I'm worried about that churn myself and did consider this idea, though
I couldn't shake the feeling that it's maybe wrong to put something in
PlannedStmt that the planner itself doesn't produce.  I mean the
definition of PlannedStmt says this:

/* ----------------
 *      PlannedStmt node
 *
 * The output of the planner

With the ideas that you've outlined below, perhaps we can frame most
of the things that the patch wants to do as the planner and the
plancache changes.  If we twist the above definition a bit to say what
the plancache does in this regard is part of planning, maybe it makes
sense to add the initial pruning related fields (nodes, outputs) into
PlannedStmt.

> 2. I don't really like the way you've gone about most of the patch...
>
> The way I imagine this working is that during create_plan() we visit
> all nodes that have run-time pruning then inside create_append_plan()
> and create_merge_append_plan() we'd tag those onto a new field in
> PlannerGlobal  That way you can store the PartitionPruneInfos in the
> new PlannedStmt field in standard_planner() after the
> makeNode(PlannedStmt).
>
> Instead of storing the PartitionPruneInfo in the Append / MergeAppend
> struct, you'd just add a new index field to those structs. The index
> would start with 0 for the 0th PartitionPruneInfo. You'd basically
> just know the index by assigning
> list_length(root->glob->partitionpruneinfos).
>
> You'd then assign the root->glob->partitionpruneinfos to
> PlannedStmt.partitionpruneinfos and anytime you needed to do run-time
> pruning during execution, you'd need to use the Append / MergeAppend's
> partition_prune_info_idx to lookup the PartitionPruneInfo in some new
> field you add to EState to store those.  You'd leave that index as -1
> if there's no PartitionPruneInfo for the Append / MergeAppend node.
>
> When you do AcquireExecutorLocks(), you'd iterate over the
> PlannedStmt's PartitionPruneInfo to figure out which subplans to
> prune. You'd then have an array sized
> list_length(plannedstmt->runtimepruneinfos) where you'd store the
> result.  When the Append/MergeAppend node starts up you just check if
> the part_prune_info_idx >= 0 and if there's a non-NULL result stored
> then use that result.  That's how you'd ensure you always got the same
> run-time prune result between locking and plan startup.

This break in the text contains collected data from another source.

**src/hdl/ofp_pkg.sv**
```systemverilog
// shared types and constants of the optical flash pre-cut
`default_nettype none

package ofp_pkg;

	localparam int BW_W        = 10;
	localparam int WIN_W       = 16;
	localparam int THR_W       = 24;
	localparam int TIME_W      = 20;
	localparam int PE_W        = 24;
	localparam int CHAN_W      = 5;
	localparam int SUB_SHIFT   = 4;
	localparam int DIFF_W      = TIME_W + 1;
	localparam int Q_W         = TIME_W - SUB_SHIFT;
	localparam int TOT_OUT_W   = 40;
	localparam int FIRST_W     = 6;
	localparam int COUNT_W     = 7;
	localparam int FRAC_BITS   = 16;
	localparam int FRAC_W      = FRAC_BITS + 1;
	localparam int FC_W        = 4;
	localparam int CFG_IDX_W   = 2;
	localparam int CFG_DATA_W  = 24;
	localparam int QUEUE_DEPTH = 4;
	localparam int QPTR_W      = 2;

	localparam logic [FRAC_W-1:0] FRAC_ONE = 17'h10000;

	localparam logic [BW_W-1:0]        BIN_WIDTH_RST = 10'd16;
	localparam logic signed [WIN_W-1:0] WIN_START_RST = 16'sd0;
	localparam logic signed [WIN_W-1:0] WIN_END_RST   = 16'sd1023;
	localparam logic [THR_W-1:0]       THRESH_RST    = 24'd5120;

	typedef enum logic [CFG_IDX_W-1:0] {
		REG_BIN_WIDTH,
		REG_WINDOW_START,
		REG_WINDOW_END,
		REG_COINC_THRESHOLD
	} cfg_reg_t;

	typedef struct packed {
		logic [BW_W-1:0]         bin_width;
		logic signed [WIN_W-1:0] window_start;
		logic signed [WIN_W-1:0] window_end;
		logic [THR_W-1:0]        coinc_threshold;
	} ofp_cfg_t;

	typedef struct packed {
		logic                     kind;
		logic                     in_win;
		logic signed [DIFF_W-1:0] diff;
		logic signed [TIME_W-1:0] peak_time;
		logic [PE_W-1:0]          hit_pe;
		logic [CHAN_W-1:0]        channel;
	} ofp_item_t;

	typedef struct packed {
		logic                 flash_found;
		logic [TOT_OUT_W-1:0] total_pe;
		logic [FIRST_W-1:0]   first_flash_bin;
		logic [COUNT_W-1:0]   flash_bin_count;
		logic [FRAC_W-1:0]    max_fraction;
		logic                 truncated;
	} ofp_res_t;

	typedef enum logic [3:0] {
		ST_IDLE,
		ST_HIT_DIV,
		ST_HIT_RD,
		ST_HIT_WR,
		ST_SCAN_RD,
		ST_SCAN_EV,
		ST_P2_RD,
		ST_P2_CHK,
		ST_P2_DIV,
		ST_P2_SRD,
		ST_P2_SWR,
		ST_MAX_RD,
		ST_MAX_EV,
		ST_FRAC_INIT,
		ST_FRAC,
		ST_DONE
	} ofp_state_t;

endpackage

`default_nettype wire

```
**src/hdl/ofp_front.sv**
```systemverilog
// input queue that classifies hits against the beam window
`default_nettype none

module ofp_front (
	input  wire logic                               clk,
	input  wire logic                               arst_n,
	input  wire ofp_pkg::ofp_cfg_t                  cfg,
	input  wire logic                               push,
	output logic                                    full,
	input  wire logic                               kind,
	input  wire logic signed [ofp_pkg::TIME_W-1:0]  peak_time,
	input  wire logic [ofp_pkg::PE_W-1:0]           hit_pe,
	input  wire logic [ofp_pkg::CHAN_W-1:0]         channel,
	output logic                                    item_valid,
	output ofp_pkg::ofp_item_t                      item,
	input  wire logic                               item_pop
);
	import ofp_pkg::*;

	ofp_item_t               queue_q [QUEUE_DEPTH];
	logic [QPTR_W-1:0]       wr_ptr_q;
	logic [QPTR_W-1:0]       rd_ptr_q;
	logic [QPTR_W:0]         cnt_q;
	logic signed [TIME_W-1:0] lo;
	logic signed [TIME_W-1:0] hi;
	ofp_item_t               new_item;
	logic                    do_push;
	logic                    do_pop;

	// window edges in sub-tick units
	assign lo = {cfg.window_start, 4'b0000};
	assign hi = {cfg.window_end, 4'b0000};

	always_comb begin
		new_item.kind      = kind;
		new_item.in_win    = (peak_time >= lo) && (peak_time <= hi);
		new_item.diff      = {peak_time[TIME_W-1], peak_time} - {lo[TIME_W-1], lo};
		new_item.peak_time = peak_time;
		new_item.hit_pe    = hit_pe;
		new_item.channel   = channel;
	end

	assign full       = (cnt_q == (QPTR_W+1)'(QUEUE_DEPTH));
	assign item_valid = (cnt_q != '0);
	assign item       = queue_q[rd_ptr_q];
	assign do_push    = push && !full;
	assign do_pop     = item_pop && item_valid;

	always_ff @(posedge clk) begin
		if (do_push) begin
			queue_q[wr_ptr_q] <= new_item;
		end
	end

	always_ff @(posedge clk or negedge arst_n) begin
		if (!arst_n) begin
			wr_ptr_q <= '0;
			rd_ptr_q <= '0;
			cnt_q    <= '0;
		end else begin
			if (do_push) begin
				wr_ptr_q <= wr_ptr_q + 1'b1;
			end
			if (do_pop) begin
				rd_ptr_q <= rd_ptr_q + 1'b1;
			end
			case ({do_push, do_pop})
				2'b10:   cnt_q <= cnt_q + 1'b1;
				2'b01:   cnt_q <= cnt_q - 1'b1;
				default: cnt_q <= cnt_q;
			endcase
		end
	end

endmodule

`default_nettype wire

```
--- config.mk ---
export PLATFORM = sky130hd
export DESIGN_NAME = volume_encoder_balance_tick
export DESIGN_NICKNAME = d
export VERILOG_FILES = /design/src/hdl/veb_pkg.sv /design/src/hdl/veb_balance.sv /design/src/hdl/volume_encoder_balance_tick.sv
export SDC_FILE = /design/constraint.sdc
export NUM_CORES = 1
export LEC_CHECK = 0
export BUFFER_PORTS_ARGS = -buffer_cell sky130_fd_sc_hd__buf_2
export CORE_MARGIN = 2
export CORE_UTILIZATION = 33
export DETAILED_ROUTE_END_ITERATION = 7
export PLACE_DENSITY = 0.55
export SLEW_MARGIN = 20
export SYNTH_ARGS = -nofsm -noshare
export SYNTH_HDL_FRONTEND = slang
export SYNTH_SLANG_ARGS = --single-unit
--- constraint.sdc ---
create_clock -name clock -period 13.5 [get_ports clock]
set_input_delay 1.35 -clock clock [delete_from_list [all_inputs] [get_ports clock]]
set_output_delay 1.35 -clock clock [all_outputs]
set_load 0.005 [all_outputs]
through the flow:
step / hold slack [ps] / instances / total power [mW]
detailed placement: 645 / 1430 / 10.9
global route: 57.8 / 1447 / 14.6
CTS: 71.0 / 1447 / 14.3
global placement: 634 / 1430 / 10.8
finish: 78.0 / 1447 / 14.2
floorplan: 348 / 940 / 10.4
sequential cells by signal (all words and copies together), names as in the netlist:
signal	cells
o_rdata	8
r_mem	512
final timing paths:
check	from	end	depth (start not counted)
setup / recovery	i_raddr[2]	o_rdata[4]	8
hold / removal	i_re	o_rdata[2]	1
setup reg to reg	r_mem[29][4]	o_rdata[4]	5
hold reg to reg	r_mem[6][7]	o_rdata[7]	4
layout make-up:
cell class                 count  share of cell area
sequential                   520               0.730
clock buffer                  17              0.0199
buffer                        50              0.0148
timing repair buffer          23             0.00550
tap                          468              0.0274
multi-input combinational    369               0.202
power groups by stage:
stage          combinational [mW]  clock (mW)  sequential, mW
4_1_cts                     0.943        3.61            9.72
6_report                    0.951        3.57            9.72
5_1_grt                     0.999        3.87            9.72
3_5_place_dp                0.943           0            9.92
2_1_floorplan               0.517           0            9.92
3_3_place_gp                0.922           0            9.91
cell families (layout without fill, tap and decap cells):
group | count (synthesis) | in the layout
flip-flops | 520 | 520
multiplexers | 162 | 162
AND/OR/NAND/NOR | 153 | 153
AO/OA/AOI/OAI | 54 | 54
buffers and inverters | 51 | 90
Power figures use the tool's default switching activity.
### config.mk
export PLATFORM = sky130hd
export DESIGN_NAME = rkid_mod
export DESIGN_NICKNAME = d
export VERILOG_FILES = /design/src/hdl/rotation_key_image_decrypt_top_defines.svh /design/src/hdl/rkid_pkg.sv /design/src/hdl/rkid_mod.sv
export SDC_FILE = /design/constraint.sdc
export NUM_CORES = 1
export LEC_CHECK = 0
export BUFFER_PORTS_ARGS = -buffer_cell sky130_fd_sc_hd__buf_4
export CAP_MARGIN = 20
export CORE_ASPECT_RATIO = 0.9
export CORE_MARGIN = 5
export CORE_UTILIZATION = 55
export DETAILED_ROUTE_END_ITERATION = 7
export HOLD_SLACK_MARGIN = 0.12
export PLACE_DENSITY = 0.77
export SLEW_MARGIN = 15
export SYNTH_ARGS = -nofsm -noshare
export SYNTH_HDL_FRONTEND = slang
export SYNTH_SLANG_ARGS = --single-unit
### constraint.sdc
create_clock -name i_clk -period 4.09 [get_ports i_clk]
set_input_delay 0.818 -clock i_clk [delete_from_list [all_inputs] [get_ports i_clk]]
set_output_delay 0.818 -clock i_clk [all_outputs]
set_load 0.005 [all_outputs]
### src/hdl/rotation_key_image_decrypt_top_defines.svh
// Assertion macros for the key-rotation image decrypt block.
`ifndef ROTATION_KEY_IMAGE_DECRYPT_TOP_DEFINES_SVH
`define ROTATION_KEY_IMAGE_DECRYPT_TOP_DEFINES_SVH

// Same-cycle implication, sampled on i_clk, off during reset.
`define RKID_ASSERT_IMP(name, ante, cons) \
    name: assert property (@(posedge i_clk) disable iff (!i_rst_n) (ante) |-> (cons)) \
        else $error("rkid: implication failed");

// Next-cycle implication, sampled on i_clk, off during reset.
`define RKID_ASSERT_NEXT(name, ante, cons) \
    name: assert property (@(posedge i_clk) disable iff (!i_rst_n) (ante) |=> (cons)) \
        else $error("rkid: next-cycle implication failed");

`endif

### src/hdl/rkid_pkg.sv
// Shared types, constants and the index function of the key-rotation image decrypt block.
`timescale 1ns / 1ps
`default_nettype none
package rkid_pkg;

    localparam int MAX_ROWS  = 64;
    localparam int MAX_COLS  = 64;
    localparam int IDX_W     = 6;
    localparam int SIZE_W    = 7;
    localparam int KEY_W     = 8;
    localparam int PIX_W     = 8;
    localparam int CMD_W     = 2;
    localparam int CFG_IDX_W = 2;

    localparam int KEY_DEPTH = MAX_ROWS + MAX_COLS;
    localparam int PIX_DEPTH = MAX_ROWS * MAX_COLS;

    localparam int MOD_STEPS = KEY_W / 2;
    localparam int MOD_CNT_W = $clog2(MOD_STEPS);

    localparam logic [CMD_W-1:0] CMD_ROW_KEY = 2'd0;
    localparam logic [CMD_W-1:0] CMD_COL_KEY = 2'd1;
    localparam logic [CMD_W-1:0] CMD_PIXEL   = 2'd2;
    localparam logic [CMD_W-1:0] CMD_READ    = 2'd3;

    localparam logic [CFG_IDX_W-1:0] CFG_NUM_ROWS = 2'd0;
    localparam logic [CFG_IDX_W-1:0] CFG_NUM_COLS = 2'd1;

    localparam logic [SIZE_W-1:0] SIZE_RESET = 7'd8;

    typedef struct packed {
        logic [CMD_W-1:0] command;
        logic [IDX_W-1:0] row_index;
        logic [IDX_W-1:0] col_index;
        logic [KEY_W-1:0] value;
    } t_in_word;

    typedef struct packed {
        logic [PIX_W-1:0] pixel;
        logic             out_of_range;
    } t_out_word;

    // Move pos by a key already reduced below size; odd keys move down, even up.
    function automatic logic [IDX_W-1:0] shift_idx(
        input logic [IDX_W-1:0]  pos,
        input logic [SIZE_W-1:0] k,
        input logic [SIZE_W-1:0] size,
        input logic              odd
    );
        logic [SIZE_W:0] t;
        if (odd) begin
            t = {{(SIZE_W+1-IDX_W){1'b0}}, pos} + {1'b0, size} - {1'b0, k};
        end else begin
            t = {{(SIZE_W+1-IDX_W){1'b0}}, pos} + {1'b0, k};
        end
        if (t >= {1'b0, size}) begin
            t = t - {1'b0, size};
        end
        return t[IDX_W-1:0];
    endfunction

endpackage
`default_nettype wire

### src/hdl/rkid_mod.sv
// Iterative key modulo unit: two remainder bits per cycle.
`timescale 1ns / 1ps
`default_nettype none
module rkid_mod (
    input  wire logic                        i_clk,
    input  wire logic                        i_rst_n,
    input  wire logic                        i_start,
    input  wire logic [rkid_pkg::KEY_W-1:0]  i_dividend,
    input  wire logic [rkid_pkg::SIZE_W-1:0] i_divisor,
    output logic                             o_done,
    output logic      [rkid_pkg::SIZE_W-1:0] o_rem
);

    logic                           r_busy;
    logic                           r_done;
    logic [rkid_pkg::MOD_CNT_W-1:0] r_cnt;
    logic [rkid_pkg::KEY_W-1:0]     r_num;
    logic [rkid_pkg::SIZE_W-1:0]    r_rem;
    logic [rkid_pkg::SIZE_W-1:0]    r_div;
    logic [rkid_pkg::SIZE_W-1:0]    w_rem1;
    logic [rkid_pkg::SIZE_W-1:0]    w_rem2;

    function automatic logic [rkid_pkg::SIZE_W-1:0] rem_step(
        input logic [rkid_pkg::SIZE_W-1:0] rem,
        input logic                        nbit,
        input logic [rkid_pkg::SIZE_W-1:0] dv
    );
        logic [rkid_pkg::SIZE_W:0] t;
        t = {rem, nbit};
        if (t >= {1'b0, dv}) begin
            t = t - {1'b0, dv};
        end
        return t[rkid_pkg::SIZE_W-1:0];
    endfunction

    assign w_rem1 = rem_step(r_rem, r_num[rkid_pkg::KEY_W-1], r_div);
    assign w_rem2 = rem_step(w_rem1, r_num[rkid_pkg::KEY_W-2], r_div);

    always_ff @(posedge i_clk) begin
        if (!i_rst_n) begin
            r_busy <= 1'b0;
            r_done <= 1'b0;
            r_cnt  <= '0;
        end else begin
            r_done <= 1'b0;
            if (i_start) begin
                r_busy <= 1'b1;
                r_cnt  <= '0;
            end else if (r_busy) begin
                r_cnt <= r_cnt + 1'b1;
                if (r_cnt == rkid_pkg::MOD_CNT_W'(rkid_pkg::MOD_STEPS - 1)) begin
                    r_busy <= 1'b0;
                    r_done <= 1'b1;
                end
            end
        end
    end

    always_ff @(posedge i_clk) begin
        if (i_start) begin
            r_num <= i_dividend;
            r_rem <= '0;
            r_div <= i_divisor;
        end else if (r_busy) begin
            r_num <= {r_num[rkid_pkg::KEY_W-3:0], 2'b00};
            r_rem <= w_rem2;
        end
    end

    assign o_done = r_done;
    assign o_rem  = r_rem;

endmodule
`default_nettype wire

==> metrics.md <==
| Metric | Value |
|---|---|
| Status | complete, no violations |
| Antenna diodes | 0 |
| Synth Area in Compound Gates | 17.69% |
| Worst Tran Pin Value | approximately 0.43 ns |
| Routability cong. | approximately 0.90 |
| Die Wd | 69.89 um |
| Vias in the first global route | around 1400 |
| Final setup viols | 0 |
| Post-route DRC | 0 |
| CP Buf/Inv Count | 2 |
| Period utilization | between 90 and 100% |
| CP required | 4.32 ns |
| Clk slew on worst S/H paths | 0.14 ns |
| Yosys reg bits | 26 |
| Async SR Flop Fraction | 0% |
| Clock skew | around 0.007 ns |
| Largest cells by area after synthesis | edfxtp_1 (25%), dfxtp_1 (12%), ha_1 (11%) |
| CP Capture Type | flip-flop |
| Nets@finish | 233 |
| Commonest non-fill, non-tap cell in the layout | buf_4 |
| Sink Count | 26 |
| 1st-pass router iterations | 4 |
| Port Buf Inserts | 25 |
| Mapped Area | 1775 um^2 |
| Post-synthesis mux area share | approximately an eighth |
| CTS tree | built |
| Worst VDD drop | about 0.36 mV |
| Final TNS setup | 0 ns |
| Initial antenna violation count | 0 |
| Main flop type after synthesis | edfxtp_1 |
| DP Wirelength | roughly 3.0 mm |
| Critical Path Max Stage Delay | between 0.3 and 0.4 ns |
| Final core occ | around 67% |
| FILL cells | 250 |
| Row count | 19 |
| F_max | approximately 260 MHz |
| DR iter-0 viols | 70 |
| Final number of hold-violating endpoints | 0 |
| Die Height | 63.90 um |
| CP Cell Sequence | inv_1 > ha_1 > inv_1 > fa_2 > a211oi_2 > o21ai_2 > a21oi_4 > mux2_2 > ha_1 > a21oi_2 > o21ai_1 > o31ai_4 > o211ai_4 > mux2_1 > a22o_1 |
| Post-Synthesis Cells | ~170 |
| RSZ-0062 raised after global routing | no |
| Slew HR | ~70% |
| Syn_nets | ~200 |
| EDFF count, synth | 15 |
| Clk buf depth | 2 |
| Delay-heaviest family, CP | compound AO/OA/AOI/OAI gates |
| Slowest cell on crit path | mux2_2 |
| CTS H-tree depth | 1 |
| Total power | ~1.3 mW |
| XOR/XNOR Fraction of Synth Area | between 2 and 2.5% |
| Top cell type's share of synthesized area | 25.37% |
| Non-Filler Instances | around 240 |
| Mean post-synth cell area | approximately 11 um^2 |
| Gr usage total | 17.12% |
| Synth Area in Adders | between 10% and 20% |
| First-pass GRT wire length | just over 6 mm |
| Worst EP arrival | approximately 4.1 ns |
| Vias/cell | ~5.7 |
| Vias | between 1000 and 1500 |
| Crit path kind | flip-flop to flip-flop |
| Root Buffer Master | clkbuf_4 |
| Pwr/cell area | 642.1 nW/um^2 |
| Seq/Total Area, Yosys | a little under two fifths |
| Global route overflow | 0 |
| Io pins | 26 |
| Hold Crit Class | flip-flop to flip-flop |
| Worst skew pair latency | roughly 0.33 ns |
| Yosys warning total | 0 |
| Post-synthesis simple-gate area fraction | roughly 14% |
| Max-Cap Viols | 0 |
| Tmin final | around 4 ns |
| Placed cell count | ~230 |
| Core ar. | between 3000 and 4000 um^2 |
| Routed WL | 3.752 mm |
| Critical Path Fanout Max | 6 |
| Layout cells sized above 1 | ~28% |
| Number of routed nets with antenna violations | 0 |
| Leak pwr | around 0.89 nW |
| Die area | ~4500 um^2 |
| Initial Util | between 50% and 60% |
| Most frequent cells in the layout | buf_4 (27), inv_1 (15), ha_1 (15), edfxtp_1 (15) |
| Number of buffers created by CTS | 3 |
| Area Growth Syn to Fin | 16.49% |
| Setup crit start kind | flip-flop |
| Dominant cell type by area after synthesis | edfxtp_1 |
| Largest net degree at the start of global routing | 22 |
| Distinct cells, synth | 50 |
| Average wire per standard cell | approximately 16 um |
| Max-slew violation count | 0 |
| Largest family of logic cells by synthesized area | compound AO/OA/AOI/OAI gates |
-- what timing repair did --
action / CTS / global route
hold buffers: 0 / 0
endpoints found under the hold margin: 0 / 0
buffers inserted: 0 / 2
gates resized for setup: 0 / 5
endpoints found under the setup margin: 0 / 4
-- cell type report --
type | instances | area, um^2 | area share [%]
clock buffer | 3 | 22.52 | 1.089
clock inverter | 1 | 3.754 | 0.1815
inverter | 15 | 56.30 | 2.722
multi-input combinational | 125 | 1060 | 51.24
sequential | 26 | 670.6 | 32.43
tap | 42 | 52.55 | 2.541
timing repair buffer | 27 | 202.7 | 9.800
-- cell usage after synthesis, drive strengths merged, types with 2 or more instances --
cell type	n
xnor2	3
mux2i	6
fa	2
a211oi	3
ha	15
o21ai	12
nor2b	6
nand2	5
nor3	4
o211ai	3
nor2	10
inv	15
a21oi	5
nand3	3
mux2	13
xor2	2
a22o	2
o21a	4
nand2b	4
dfxtp	11
edfxtp	15
and2	4
a21o	2
-- logic make-up (layout without fill, tap and decap cells) --
group	Yosys count	count (layout)
AO/OA/AOI/OAI	39	39
XOR/XNOR	5	5
adder cells (fa/ha/maj)	17	17
buffers and inverters	17	46
flip-flops	26	26
multiplexers	19	19
AND/OR/NAND/NOR	45	45
-- worst register-to-register path: stages (launching register included) --
cell      delay, ns
edfxtp_1       0.38
inv_1          0.08
ha_1           0.19
inv_1          0.06
fa_2           0.37
a211oi_2       0.30
o21ai_2        0.13
a21oi_4        0.28
mux2_2         0.39
ha_1           0.35
a21oi_2        0.18
o21ai_1        0.15
o31ai_4        0.26
o211ai_4       0.16
mux2_1         0.34
a22o_1         0.19
-- registers in the layout (all words and copies together), names as in the netlist --
signal	flops
o_done	1
o_rem	7
r_busy	1
r_cnt	2
r_div	7
r_num	8
-- where the power goes --
part           switching [mW]  total, mW  internal (mW)
registers              0.0316      0.348          0.316
clock network          0.0776      0.114         0.0359
logic                   0.450      0.867          0.416
-- metrics by stage --
stage	worst slack, ns	hold slack, ns	area [um^2]
after floorplan	0.4383	0.4646	1775
after detailed placement	0.1353	0.5087	2008
after global placement	0.2587	0.4827	2008
after global routing	0.02705	0.5477	2068
final	0.1949	0.5256	2068
after CTS	0.09574	0.5278	2034
-- path summary, 6_finish.rpt --
kind                  from  endpoint  slack [ns]  depth (start not counted)
setup / recovery  r_num[7]  o_rem[1]        0.19                         15
hold / removal    o_rem[6]  o_rem[6]        0.53                          2
setup reg to reg  r_num[7]  o_rem[1]        0.19                         15
hold reg to reg   o_rem[6]  o_rem[6]        0.53                          2
-- routing by layer --
layer / GRT usage (%) / up-vias / part of all wire (%)
li1: - / 675 / -
met2: 29.01 / 31 / 48
met5: 0 / - / 0
met3: 2.508 / 5 / 3.9
met1: 22.83 / 657 / 46
met4: 5.024 / 0 / 1.4
No activity file was read; power rests on OpenSTA's default activity.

Actually, Robert too suggested such an idea to me off-list and I think
it's worth trying.  I was not sure about the implementation, because
then we'd be passing around lists of initial pruning nodes/results
across many function/module boundaries that you mentioned in your
comment 1, but if we agree that PlannedStmt is an acceptable place for
those things to be stored, then I agree it's an attractive idea.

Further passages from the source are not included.